▶ _Task objective_:
Search the records that follow and extract every line containing the string "again".

** Opening Listed entries block **

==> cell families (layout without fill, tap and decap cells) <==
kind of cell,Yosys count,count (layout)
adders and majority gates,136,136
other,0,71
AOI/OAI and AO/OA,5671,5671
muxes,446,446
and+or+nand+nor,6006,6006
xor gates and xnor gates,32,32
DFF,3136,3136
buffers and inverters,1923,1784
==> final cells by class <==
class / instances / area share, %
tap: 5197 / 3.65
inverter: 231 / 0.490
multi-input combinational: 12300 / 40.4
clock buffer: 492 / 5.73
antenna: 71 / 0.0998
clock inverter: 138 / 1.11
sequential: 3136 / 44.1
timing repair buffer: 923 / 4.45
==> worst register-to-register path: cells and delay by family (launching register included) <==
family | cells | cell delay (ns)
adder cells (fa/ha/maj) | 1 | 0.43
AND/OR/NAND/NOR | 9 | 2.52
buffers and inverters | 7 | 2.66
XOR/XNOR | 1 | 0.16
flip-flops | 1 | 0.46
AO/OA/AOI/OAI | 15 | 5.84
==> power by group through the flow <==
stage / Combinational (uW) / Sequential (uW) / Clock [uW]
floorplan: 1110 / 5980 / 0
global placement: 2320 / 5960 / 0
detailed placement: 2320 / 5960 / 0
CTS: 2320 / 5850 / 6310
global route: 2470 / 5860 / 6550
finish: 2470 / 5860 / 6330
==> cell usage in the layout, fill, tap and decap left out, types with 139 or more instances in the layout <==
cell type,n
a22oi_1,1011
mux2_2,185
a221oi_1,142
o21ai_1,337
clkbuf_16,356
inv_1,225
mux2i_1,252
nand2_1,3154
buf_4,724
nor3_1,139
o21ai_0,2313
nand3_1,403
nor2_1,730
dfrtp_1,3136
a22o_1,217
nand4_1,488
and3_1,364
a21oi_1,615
This design comes from an exercise in tuning for small area, a short achievable clock period and few clock cycles per item on the open sky130 flow, not from production work. Function was checked by simulation only, so behaviour that the tests miss may differ from the original. Power and IR drop assume default switching activity.

==> flow/design.v <==
module question1_c(
            input clk,
            input [63:0] plain_text,
            input [79:0] master_key,
            input rst,
            input start,
            output [63:0] out,
            output reg done);
reg  [63:0] state;
reg  [79:0] key;
reg  [4:0]  rcounter;
reg         fin, seen;
wire [79:0] key_m = {key[66:0], key[79:67]};     
wire [3:0]  key_s;
wire [79:0] next_key = {key_m[79:64], key_m[63:59] ^ rcounter, key_m[58:4], key_s};
wire [63:0] sb;
wire [63:0] next_state;
boron_sbox u_ks (.a(key_m[3:0]), .y(key_s));
genvar i;
generate for (i = 0; i < 16; i = i + 1) begin : g_s
    boron_sbox u_s (.a(state[4*i +: 4]), .y(sb[4*i +: 4]));
end endgenerate
boron_mix u_mix (.t(sb), .k(next_key[63:0]), .o(next_state));
assign out = state;
always @(posedge clk) begin
    if (rst) begin
        state    <= plain_text ^ master_key[63:0];
        key      <= master_key;
        rcounter <= 5'd0;
        fin      <= 1'b0;
        seen     <= 1'b0;
        done     <= 1'b0;
    end else begin
        key      <= next_key;
        rcounter <= rcounter + 5'd1;
        if (!fin)
            state <= next_state;
        if (rcounter == 5'd24)
            fin <= 1'b1;
        seen <= seen | start;
        done <= (fin | (rcounter == 5'd24)) & (seen | start);
    end
end
endmodule
module boron_sbox(input [3:0] a, output [3:0] y);
wire [63:0] tbl = 64'h6358F02DAC971B4E;
assign y = tbl[4*a +: 4];
endmodule
module boron_isbox(input [3:0] a, output [3:0] y);
wire [63:0] tbl = 64'hB086275C4FD1E93A;
assign y = tbl[4*a +: 4];
endmodule
module boron_mix(input [63:0] t, input [63:0] k, output [63:0] o);
wire [15:0] b1 = {t[6:0],   t[15:7]};     
wire [15:0] b2 = {t[19:16], t[31:20]};    
wire [15:0] b3 = {t[32],    t[47:33]};    
wire [15:0] b4 = {t[62:48], t[63]};       
assign o = {b4 ^ b3 ^ b1, b3 ^ b1, b4 ^ b2, b4 ^ b2 ^ b1} ^ k;
endmodule
module decryption(input clk,
                  input start,
                  input [63:0] ciphertext,
                  input [79:0] key_in,
                  output reg done,
                  output [63:0] message);
reg  [63:0] state;
reg  [79:0] key;
reg  [4:0]  rcounter;
reg         sched1, sched2, run;
reg         hi, ksched;
wire [79:0] kl_m = {key_in[66:0], key_in[79:67]};
wire [3:0]  kl_s;
boron_sbox u_kl (.a(kl_m[3:0]), .y(kl_s));
wire [79:0] key_l = {kl_m[79:64], kl_m[63:59], kl_m[58:4], kl_s};
wire [79:0] key_c [0:12];
assign key_c[0] = key;
genvar i;
generate for (i = 0; i < 12; i = i + 1) begin : g_ks
    localparam [4:0] RA = 1 + i, RB = 13 + i;
    wire [79:0] m = {key_c[i][66:0], key_c[i][79:67]};
    wire [3:0]  s;
    boron_sbox u_s (.a(m[3:0]), .y(s));
    assign key_c[i+1] = {m[79:64], m[63:59] ^ (hi ? RB : RA), m[58:4], s};
end endgenerate
wire [3:0]  kf_s;
boron_isbox u_kf (.a(key[3:0]), .y(kf_s));
wire [79:0] kf_m = {key[79:64], key[63:59] ^ rcounter, key[58:4], kf_s};
wire [79:0] key_f = {kf_m[12:0], kf_m[79:13]};
wire [63:0] t, sb;
boron_imix u_mix (.x(state), .t(t));
generate for (i = 0; i < 16; i = i + 1) begin : g_s
    boron_isbox u_s (.a(t[4*i +: 4]), .y(sb[4*i +: 4]));
end endgenerate
wire [63:0] state_r = sb ^ key_f[63:0];
assign message = state;
always @(posedge clk) begin
    if (!start) begin
        key      <= key_l;
        sched1   <= 1'b1;
        sched2   <= 1'b0;
        hi       <= 1'b0;
        ksched   <= 1'b1;
        run      <= 1'b0;
        done     <= 1'b0;
        rcounter <= 5'd24;
    end else begin
        sched1 <= 1'b0;
        sched2 <= sched1;
        hi     <= hi | sched1;
        ksched <= sched1;
        key <= ksched ? key_c[12] : key_f;
        if (sched2) begin
            state <= ciphertext ^ key_c[12][63:0];
            run   <= 1'b1;
        end
        if (run & !done) begin
            state    <= state_r;
            rcounter <= rcounter - 5'd1;
            if (rcounter == 5'd0)
                done <= 1'b1;
        end
    end
end
endmodule
module boron_imix(input [63:0] x, output [63:0] t);
wire [15:0] a1 = x[31:16] ^ x[15:0];
wire [15:0] a2 = x[63:48] ^ x[47:32] ^ x[31:16];
wire [15:0] a3 = x[47:32] ^ x[31:16] ^ x[15:0];
wire [15:0] a4 = x[47:32] ^ x[63:48];
assign t = {{a4[0],    a4[15:1]},      
            {a3[14:0], a3[15]},        
            {a2[11:0], a2[15:12]},     
            {a1[8:0],  a1[15:9]}};     
endmodule
module boron_codec(
    input         clk,
    input         rst,
    input         enc_start,
    input  [63:0] enc_plain,
    input  [79:0] enc_key,
    output [63:0] enc_out,
    output        enc_done,
    input         dec_start,
    input  [63:0] dec_cipher,
    input  [79:0] dec_key,
    output [63:0] dec_out,
    output        dec_done
);
question1_c u_enc (.clk(clk),.plain_text(enc_plain),.master_key(enc_key),.rst(rst),.start(enc_start),.out(enc_out),.done(enc_done));
decryption  u_dec (.clk(clk),.start(dec_start),.ciphertext(dec_cipher),.key_in(dec_key),.done(dec_done),.message(dec_out));
endmodule
clock: 4.0 ns
lec_check: 0
cap_margin: 20
core_margin: 2
core_utilization: 60
gpl_routability_driven: 0
place_density: 0.72
setup_slack_margin: 1.8
slew_margin: 20
synth_hierarchical: 1
standard.sh (not shown) runs the stock make flow with config.mk's settings and CLKGATE_MAP_FILE= SYNTH_SCRIPT=/design/flow/synth_recipe.tcl, a recipe that flattens the netlist after the stock synthesis.
==> flow/flow/run.sh <==
#!/bin/bash
# The standard layout (standard.sh) with two changes:
#  - synthesis maps with ABC's &nf mapper (nf.script) instead of the ORFS
#    speed script, without 4-input muxes and without half-adder extraction
#    (synth.tcl, otherwise the standard flow's own synth_recipe.tcl);
#  - every port is buffered by sky130_fd_sc_hd__buf_1 instead of the
#    clock-delay buffer buffer_ports picks by default.
# ORFS writes each step's log under orfs/logs/; make's output goes to
# standard.log.
set -euo pipefail
here=$(cd "$(dirname "${BASH_SOURCE[0]}")" && pwd)
export BUFFER_PORTS_ARGS="-buffer_cell sky130_fd_sc_hd__buf_1"
export MY_ABC_SCRIPT="$here/nf.script"
grep -q 'SYNTH_SCRIPT=' standard.sh
sed "s#SYNTH_SCRIPT=[^ ]*#SYNTH_SCRIPT=$here/synth.tcl#" standard.sh > my_standard.sh
grep -q "SYNTH_SCRIPT=$here/synth.tcl" my_standard.sh
bash my_standard.sh > standard.log 2>&1
==> flow/flow/nf.script <==
&get -n
&st
&dch
&nf
&put
topo
stime -c
==> flow/flow/synth.tcl <==
proc synth {args} { yosys synth -nofsm -noshare {*}$args }
# Technology mapping: ABC's &nf mapper (area recovery, no buffering) in place
# of the ORFS scripts, without the 4-input muxes, and no half-adder
# extraction; OpenROAD's repair sizes and buffers the critical paths.
proc abc {args} {
  set i [lsearch -exact $args -script]
  if {$i >= 0} { lset args [expr {$i + 1}] $::env(MY_ABC_SCRIPT) }
  foreach c {mux4_1 mux4_2 mux4_4} { lappend args -dont_use sky130_fd_sc_hd__$c }
  yosys abc {*}$args
}
proc extract_fa {args} {}
source $::env(SCRIPTS_DIR)/synth.tcl
# left out here: clear keep_hierarchy, flatten, clean up, hide names made inside functions, write 1_2_yosys.v
The baseline finished clean.
Testbench counts at the start, summed over its fixed seeds: cycles 6,920, items 256.
==> next run, changes <==
--- a/flow/config.mk
+++ b/flow/config.mk
@@ -11,5 +11,5 @@
 export GPL_ROUTABILITY_DRIVEN = 0
 export PLACE_DENSITY = 0.72
-export SETUP_SLACK_MARGIN = 1.8
+export SETUP_SLACK_MARGIN = 1.75
 export SLEW_MARGIN = 20
 export SYNTH_HIERARCHICAL = 1
=> The new run completed without violations. Die area is unchanged. Routed wire length drops by 0.66%. Cell area drops by 1.4%.
==> next run, changes <==
--- a/flow/config.mk
+++ b/flow/config.mk
@@ -11,5 +11,5 @@
 export GPL_ROUTABILITY_DRIVEN = 0
 export PLACE_DENSITY = 0.72
-export SETUP_SLACK_MARGIN = 1.75
+export SETUP_SLACK_MARGIN = 1.9
 export SLEW_MARGIN = 20
 export SYNTH_HIERARCHICAL = 1
=>
- die area does not change
- design area increases by 4.8%
- wire length came out higher by 2.1%
- utilization rose by 3.5 points
- synthesized cell count is unchanged
- total power rose by 5.8%
- count of clock-buffer cells in the layout goes up by 5
- fmax is higher by 1.1%
==> next run, changes <==
--- a/flow/config.mk
+++ b/flow/config.mk
@@ -9,7 +9,6 @@
 export CORE_MARGIN = 2
 export CORE_UTILIZATION = 60
-export GPL_ROUTABILITY_DRIVEN = 0
 export PLACE_DENSITY = 0.72
-export SETUP_SLACK_MARGIN = 1.9
+export SETUP_SLACK_MARGIN = 1.8
 export SLEW_MARGIN = 20
 export SYNTH_HIERARCHICAL = 1
Worst setup slack loses 0.023 ns.
Via count goes down by about 0.9%.
Non-clock buffer count came out lower by 27.
Total power came out lower by about 4.3%.
Combinational power goes down by about 5%.
Sequential share of layout area goes up by 0.87 points.
Wire length barely changes.
Clock power decreases by 6.8%.
==> next run, changes <==
--- a/flow/config.mk
+++ b/flow/config.mk
@@ -8,6 +8,7 @@
 export CAP_MARGIN = 20
 export CORE_MARGIN = 2
-export CORE_UTILIZATION = 60
-export PLACE_DENSITY = 0.72
+export CORE_UTILIZATION = 65
+export GPL_ROUTABILITY_DRIVEN = 0
+export PLACE_DENSITY = 0.75
 export SETUP_SLACK_MARGIN = 1.8
 export SLEW_MARGIN = 20
The changed run passed the timing, design-rule and antenna checks.
Die area shrinks by about 7.5%.
Count of clock-buffer cells in the layout grows by 4.
First-iteration DRC count grows by about 12%.
Cell count shrinks by 1.7%.
Setup slack gets better by 0.028 ns.
Routed wire length barely changes.
Power grows by 1.1%.
Cell area shrinks by about 0.5%.
Core utilization grows by 6.3 points.

[separate check: timing with driven ports]
The flow's constraints put no driver on any port. The routed layouts listed below were extracted and timed again, unchanged, in two steps. Step 1: set_driving_cell puts a clkbuf_16 on clk and a buf_2 on each other input, an assumption about the parent block. Step 2 times the ports against the registers' clock, not the clock port: input delays grow and output delays shrink by t, the midpoint of the rising clock arrivals with the driver on. a / b / c = no drivers / after step 1 / after step 2; a / b = the first two.
run	t, ns	setup WS [ns]	worst hold slack (ns)	worst register clock-pin slew, ns
the first run	0.571	1.791 / 1.739 / 1.690	0.434 / 0.434 / 0.434	0.06 / 0.06
the second run	0.573	1.767 / 1.719 / 1.691	0.437 / 0.437 / 0.437	0.06 / 0.06
the third run	0.572	1.791 / 1.763 / 1.473	0.434 / 0.434 / 0.434	0.06 / 0.06
the fourth run	0.562	1.767 / 1.752 / 1.487	0.435 / 0.435 / 0.435	0.07 / 0.07
the fifth run	0.577	1.796 / 1.757 / 1.568	0.433 / 0.433 / 0.433	0.06 / 0.06
After both steps every run listed still meets setup and hold. For the third run, which loses most, drivers alone change the setup slack by -0.028 ns; drivers and shift together by -0.318 ns.
From an optimization exercise on the open Yosys and OpenROAD flow, aimed at small area, a short achievable clock period and few clock cycles per item; shortcuts taken in it are not production practice. At most, simulation tests tie the RTL to the original design; equivalence was not proved. For runs 1 and 2, only the layout was checked, not whether the RTL still works.

==> flow/design.v (outline; a module is shown in full before it is edited, if it fits) <==
// module booth_multiplier: 603 lines
// module bm_fa: 4 lines
// module bm_ha: 4 lines
// module bm_cpa: 730 lines
// module bm_x: 3 lines
// module bm_xn: 3 lines
// module bm_gp: 4 lines
// module bm_aoi: 3 lines
// module bm_oai: 3 lines
// module bm_nand: 3 lines
// module bm_nor: 3 lines
// module bm_inv: 3 lines
module booth_multiplier #(
    parameter int N = 64
)(
    input  logic                    clk,
    input  logic                    rst,
    input  logic                    start,
    input  logic signed [N-1:0]     multiplicand,
    input  logic signed [N-1:0]     multiplier,
    output logic signed [(2*N)-1:0] product,
    output logic                    done
);
  // ...
==> flow/flow/run.sh <==
#!/bin/bash
# Own layout flow: the standard flow, with the port buffers made from
# sky130_fd_sc_hd__buf_1 cells instead of the default cell.
set -e
cp standard.sh standard_sh.txt
echo "export BUFFER_PORTS_ARGS = -buffer_cell sky130_fd_sc_hd__buf_1" >> config.mk
bash standard.sh > standard.log 2>&1
==> flow/standard.sh <==
#!/bin/bash
# synth_recipe.tcl (not shown) runs the flow's synth.tcl, then flattens the netlist and writes it again
# the make line also repeats each setting of config.mk as NAME=value (left out here)
make -C /OpenROAD-flow-scripts/flow DESIGN_CONFIG=/design/flow/config.mk WORK_HOME=/design/flow/orfs CLKGATE_MAP_FILE= SYNTH_SCRIPT=/design/flow/synth_recipe.tcl "${@:-finish}"
==> flow/config.mk <==
export PLATFORM = sky130hd
export DESIGN_NAME = booth_multiplier
export DESIGN_NICKNAME = booth_multiplier
export VERILOG_FILES = /design/flow/design.v
export SDC_FILE = /design/flow/constraint.sdc
export NUM_CORES = 4
export LEC_CHECK = 0
export CAP_MARGIN = 20
export CORE_MARGIN = 2
export CORE_UTILIZATION = 60
export SETUP_SLACK_MARGIN = 3.0
export SLEW_MARGIN = 20
export SYNTH_HIERARCHICAL = 1
export SYNTH_MINIMUM_KEEP_SIZE = 0
export BUFFER_PORTS_ARGS = -buffer_cell sky130_fd_sc_hd__buf_1
==> flow/constraint.sdc <==
create_clock -name core_clock -period 6.0 [get_ports {clk}]
set_input_delay 1.2000 -clock core_clock [delete_from_list [all_inputs] [get_ports {clk}]]
set_output_delay 1.2000 -clock core_clock [all_outputs]
set_load 0.01 [all_outputs]
==> impl_results.md, run 1 <==
- Final Wtd Congestion: 0.913
- RSZ-0062 raised after global routing: no
- Design area: 0.0275 mm²
- Ports: 260
- Share of layout cells above drive strength 1: 0.142
- CTS root buf: clkbuf_16
- Htree depth: 2
- Outcome: finished clean
- Pin slew with the least headroom to its limit: 1070 ps
- Crit. End Element: flop
- GR met3 Demand/Resource: 0.0517
- Pin count of the biggest net entering global routing: 65
- Pre-antenna DRT Iters: 6
- Commonest cells after routing, fill and taps aside: 301 x xnor2_1, 258 x buf_1, 257 x fa_1, 255 x a22oi_1, 164 x nor2_1
- Synth warn: 7
- Post-Syn Instances: 2,409
- Setup TNS Final: 0 ps
- Crit path from: start
- P&R area growth vs syn: 9.00%
- CP endpoint: Q[63]
- First-pass GRT wire length: 114 mm
- Met2 Usage GRT: 0.557
- GRT Residual Overflow: 0
- Critical path type: in -> reg
- HPWL after detailed placement: 54.8 mm
- Largest delay share family, worst path: buffers and inverters
- WL per Instance: 23.6 µm
- Deepest clock path buffer count: 3
- Data required, critical path: 6300 ps
- Met1 Wirelength: 32.0 mm
- Worst Clk Skew: 14.7 ps
- Pre-CTS setup slack: 2440 ps
- GRT met1 Usage: 0.487
- Vias per std cell: 5.99
- Final core utilization: 0.659
- Multi-input gate share of total cell area: 0.594
- Starting density of the core: 0.605
- Worst hold slack: 511 ps
- Count of multi-input gates: 1,780
- Num sequential: 303
==> run 2: changes to the inputs <==
--- a/flow/config.mk
+++ b/flow/config.mk
@@ -10,3 +10,3 @@
 export CORE_UTILIZATION = 60
-export SETUP_SLACK_MARGIN = 3.0
+export SETUP_SLACK_MARGIN = 3.3
 export SLEW_MARGIN = 20
==> impl_results.md, run 2 <==
- Max Cap Violations: 0 (unchanged)
- CP endpoint: C[52] (was Q[63])
- Final Wtd Congestion: 0.874 (was 0.913)
- HPWL after detailed placement: 54.3 mm (was 54.8 mm)
- Ports: 260 (unchanged)
- Vias per std cell: 6.09 (was 5.99)
- Crit path DAT: 3310 ps (was 3200 ps)
- Clk slew on worst S/H paths: 60 ps (about the same)
- Initial antenna violation count: 0 (unchanged)
- Worst Clk Skew: 28.1 ps (was 14.7 ps)
- CTS tree: done (unchanged)
- Critical path type: reg -> reg (was in -> reg)
- Final Hold Fails: 0 (unchanged)
- Syn Area/Cell: 10.5 µm² (unchanged)
- Htree depth: 2 (unchanged)
- Pin slew with the least headroom to its limit: 1090 ps (was 1070 ps)
- Die Height: 209 µm (unchanged)
- Crit-path slowest cell: dfrtp_4 (was buf_4)
- Clk Latency, worst-skew pair: 570 ps (was 550 ps)
- Vias in the first global route: 19,051 (was 18,975)
- DRT iter0 DRCs: 1,677 (was 1,744)
- Footprint of the multi-input gates: 0.0167 mm² (was 0.0163 mm²)
- GRT Residual Overflow: 0 (unchanged)
- IO Port Bufs: 259 (unchanged)
- Starting density of the core: 0.605 (unchanged)
- P&R area growth vs syn: 13.5% (was 9.00%)
- Crit path cell chain: buf_12, buf_16, mux2_2, fa_2, fa_2, fa_2 (was clkbuf_4, buf_4, nor2_1, a22o_1, or3b_1)
- Pin count of the biggest net entering global routing: 65 (unchanged)
- Crit start category: flop (was input pin)
- Worst slew margin: 0.273 (was 0.289)
- Share of layout cells above drive strength 1: 0.206 (was 0.142)
- Reg-to-reg endpoint: C[52] (was M[57])
- Remaining DRCs: 0 (unchanged)
- Worst setup margin: 3200 ps (was 3100 ps)
- Tcrit/Tclk final: 0.467 (was 0.484)
- First-pass GRT wire length: 115 mm (was 114 mm)
- Final nets: 2,996 (was 2,964)
- Crit. End Element: flop (unchanged)
- Flop-to-flop setup slack: 3200 ps (was 3160 ps)
- Reg2Reg Depth: 6 (was 11)
- Most common library cell in the layout ignoring fill and taps: xnor2_1 (unchanged)
- Crit path from: first (was start)
- Row cnt: 75 (unchanged)
- Non-Filler Instances: 3,159 (was 3,124)
- Num Clock Sinks: 303 (unchanged)
- Worst-path maximum fanout: 9 (was 51)
- Placed Cells: 3,054 (was 3,056)
- CTS root buf: clkbuf_16 (unchanged)
- Synth Cell Area: 0.0252 mm² (unchanged)
- Setup TNS Final: 0 ps (unchanged)
- Worst hold path type: in -> async (was reg -> reg)
- CP peak stage delay: 550 ps (was 610 ps)
- Number of diodes: 0 (unchanged)
- Area of the die: 0.0437 mm² (unchanged)
- WL per Instance: 24.9 µm (was 23.6 µm)
- Post-Syn Instances: 2,409 (unchanged)
- RR Startpoint: first (was S[1])
- Deepest clock path buffer count: 3 (unchanged)
- Crit path top cell by count: fa_2
- Die width: 209 µm (unchanged)
- Core area: 0.0417 mm² (unchanged)
- Finish-stage setup viols: 0 (unchanged)
- Pre-antenna DRT Iters: 6 (unchanged)
- TritonCTS buffer count: 38 (was 35)
- Data required, critical path: 6510 ps (was 6300 ps)
- Worst hold slack: 507 ps (was 511 ps)
- Synth warn: 7 (unchanged)
- Fillers: 3,310 (was 3,420)
- WL final: 78.5 mm (was 73.8 mm)
- Overall global routing resource usage: 0.345 (was 0.342)
- Area taken by flip-flops and latches: 0.00752 mm² (was 0.00751 mm²)
- Pre-CTS setup slack: 2570 ps (was 2440 ps)
- Antenna Nets Post-Route: 0 (unchanged)
- RSZ-0062 raised after global routing: yes (was no)
- Hold-fix buffers at CTS: 0 (unchanged)
- Fmax: 0.357 GHz (was 0.345 GHz)
- Vias: 19,239 (was 18,713)
- Final core utilization: 0.686 (was 0.659)
- Outcome: finished clean (unchanged)
- Final worst path period need: 2800 ps (was 2900 ps)
- Fin. max-slew vios: 0 (unchanged)
- Commonest cells after routing, fill and taps aside: 301 x xnor2_1, 258 x buf_1, 254 x a22oi_1, 228 x fa_1, 150 x nand2_1 (was 301 x xnor2_1, 258 x buf_1, 257 x fa_1, 255 x a22oi_1, 164 x nor2_1)
[run 2: final cells by class]
class	instances	share of cell area
Inverter	150	0.0197
Clock buffer	54	0.0393
Multi-Input combinational cell	1780	0.585
Tap cell	539	0.0236
Clock inverter	15	0.00499
Sequential cell	303	0.263
Timing Repair Buffer	318	0.0644
[run 2: timing repair]
action | in CTS | in global routing
pin swaps | 8 | 38
setup endpoints to repair | 152 | 164
buffers inserted | 7 | 20
cloned | 3 | 6
hold endpoints to repair | 0 | 0
resized for setup | 52 | 156
[run 2: critical path: cells and delay by family, from the launching register on]
family | cells | cell delay [ps]
fa+ha+maj | 3 | 1530
flops | 1 | 550
mux | 1 | 360
buf+inv | 2 | 280
[run 2: worst min path at each step]
stage,start,endpoint,slack (ps),cells after the start
2_1_floorplan,cnt[1],cnt[1],460,2
3_5_place_dp,cnt[2],cnt[2],490,2
6_report,rst,first,510,2
5_1_grt,rst,first,510,2
4_1_cts,rst,first,480,2
3_3_place_gp,cnt[2],cnt[2],480,2
[run 2: stage by stage]
stage	area (µm²)
3_5_place_dp	26200
6_report	28600
2_1_floorplan	25200
3_3_place_gp	26200
5_1_grt	28600
4_1_cts	27800
[run 2: layer usage]
layer | up-vias | routed length, µm | part of all wire | track usage
li1 | 8450 | - | - | -
met2 | 968 | 36700 | 0.47 | 0.548
met1 | 9655 | 32300 | 0.41 | 0.489
met3 | 166 | 6510 | 0.083 | 0.0500
met4 | 0 | 3090 | 0.039 | 0.118
met5 | - | 0 | 0 | 0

** Closing Listed entries block **

▶ _Completed exercise_:
The flow's constraints put no driver on any port. The routed layouts listed below were extracted and timed again, unchanged, in two steps. Step 1: set_driving_cell puts a clkbuf_16 on clk and a buf_2 on each other input, an assumption about the parent block. Step 2 times the ports against the registers' clock, not the clock port: input delays grow and output delays shrink by t, the midpoint of the rising clock arrivals with the driver on. a / b / c = no drivers / after step 1 / after step 2; a / b = the first two.
# synth_recipe.tcl (not shown) runs the flow's synth.tcl, then flattens the netlist and writes it again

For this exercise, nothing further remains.